Mientras tanto, más allá de los dimes y diretes  habidos entre el gobierno español y las compañías eléctricas por las medidas  adoptadas  para intentar paliar  el sobrecoste que sobre los consumidores en general  provoca la actual situación, el efecto negativo  de esta nueva crisis  ha puesto a las industrias electrointensivas (muchas de ellas  residenciadas en Euskadi) contra las cuerdas.  El sobrecoste energético, base del repunte inusitado de la inflación,  ha provocado ya la paralización de la actividad en Sidenor y se anuncian igualmente  suspensiones temporales  de actividad en acerías  diversas  lo que afectará a  miles de trabajadores.
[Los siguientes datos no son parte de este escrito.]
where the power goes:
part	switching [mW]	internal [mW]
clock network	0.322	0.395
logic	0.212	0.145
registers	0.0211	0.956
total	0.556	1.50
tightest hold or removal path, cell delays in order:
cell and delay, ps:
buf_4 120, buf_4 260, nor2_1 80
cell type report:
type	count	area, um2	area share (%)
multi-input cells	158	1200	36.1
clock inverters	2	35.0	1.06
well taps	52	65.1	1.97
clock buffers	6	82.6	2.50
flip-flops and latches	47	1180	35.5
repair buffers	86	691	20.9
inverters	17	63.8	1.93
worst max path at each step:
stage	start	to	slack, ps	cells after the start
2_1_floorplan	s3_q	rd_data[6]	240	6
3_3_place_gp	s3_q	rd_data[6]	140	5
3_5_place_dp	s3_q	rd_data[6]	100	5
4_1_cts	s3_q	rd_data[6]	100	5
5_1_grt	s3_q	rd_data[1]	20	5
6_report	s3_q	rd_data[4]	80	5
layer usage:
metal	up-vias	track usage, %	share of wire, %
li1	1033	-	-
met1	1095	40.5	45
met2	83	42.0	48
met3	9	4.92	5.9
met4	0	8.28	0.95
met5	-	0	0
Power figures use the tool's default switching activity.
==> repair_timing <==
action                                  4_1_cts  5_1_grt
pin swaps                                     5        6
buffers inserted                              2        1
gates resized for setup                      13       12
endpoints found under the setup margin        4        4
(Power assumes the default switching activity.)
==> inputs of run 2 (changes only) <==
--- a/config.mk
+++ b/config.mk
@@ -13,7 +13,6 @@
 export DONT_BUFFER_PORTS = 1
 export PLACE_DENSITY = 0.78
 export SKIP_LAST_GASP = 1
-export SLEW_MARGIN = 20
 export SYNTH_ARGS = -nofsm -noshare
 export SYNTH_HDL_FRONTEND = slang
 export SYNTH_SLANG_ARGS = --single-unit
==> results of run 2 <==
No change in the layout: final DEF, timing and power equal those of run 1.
**config.mk**
```make
export PLATFORM = sky130hd
export DESIGN_NAME = motoro3_freq_ramp_flat
export DESIGN_NICKNAME = d
export VERILOG_FILES = /design/src/rtl/motoro3_pkg.sv /design/src/rtl/motoro3_freq_ramp_if.sv /design/src/rtl/motoro3_ramp_tick.sv /design/src/rtl/motoro3_freq_ramp.sv /design/src/flat_wrapper.sv
export SDC_FILE = /design/constraint.sdc
export NUM_CORES = 1
export LEC_CHECK = 0
export CAP_MARGIN = 15
export CORE_AREA = 2 2 122 89
export DETAILED_ROUTE_END_ITERATION = 8
export DIE_AREA = 0 0 124 91
export PLACE_DENSITY = 0.69
export SLEW_MARGIN = 20
export SYNTH_ARGS = -nofsm -noshare
export SYNTH_HDL_FRONTEND = slang
export SYNTH_SLANG_ARGS = --single-unit
```
**constraint.sdc**
```tcl
create_clock -name clk -period 4.6 [get_ports clk]
set_input_delay 0.69 -clock clk [delete_from_list [all_inputs] [get_ports clk]]
set_output_delay 0.69 -clock clk [all_outputs]
set_load 0.1 [all_outputs]
```
**config.mk**
```make
export PLATFORM = sky130hd
export DESIGN_NAME = fifo_level_controller
export DESIGN_NICKNAME = d
export VERILOG_FILES = /design/src/rtl/fifo_ctrl_pkg.sv /design/src/rtl/fifo_ptr.sv /design/src/rtl/fifo_level_controller.sv
export SDC_FILE = /design/constraint.sdc
export NUM_CORES = 1
export LEC_CHECK = 0
export ABC_AREA = 1
export CAP_MARGIN = 0
export CORE_ASPECT_RATIO = 0.5
export CORE_UTILIZATION = 44
export DETAILED_ROUTE_END_ITERATION = 8
export HOLD_SLACK_MARGIN = 0.02
export PLACE_DENSITY = 0.76
export SLEW_MARGIN = 20
export SYNTH_ARGS = -nofsm -noshare
export SYNTH_HDL_FRONTEND = slang
export SYNTH_HIERARCHICAL = 1
export SYNTH_SLANG_ARGS = --single-unit
```
**constraint.sdc**
```tcl
create_clock -name in_clk -period 1.98 [get_ports in_clk]
set_input_delay 0.396 -clock in_clk [delete_from_list [all_inputs] [get_ports in_clk]]
set_output_delay 0.396 -clock in_clk [all_outputs]
set_load 0.01 [all_outputs]
```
Una coyuntura que de progresar puede  llegar a provocar un gravísimo colapso industrial. 

 

Y en esta circunstancia, volveremos  a ver a los de la “sopa boba” en  acción. Por un lado, reclamando más penalizaciones a las empresas productoras de energía,  y, por otro,  sin ningún rubor, exigiendo de las industrias  perjudicadas por la inflación  que continúen con la actividad  sumándose a la pancarta “en defensa del empleo”.  Es nuestro tradicional “caldo casero”. Patético.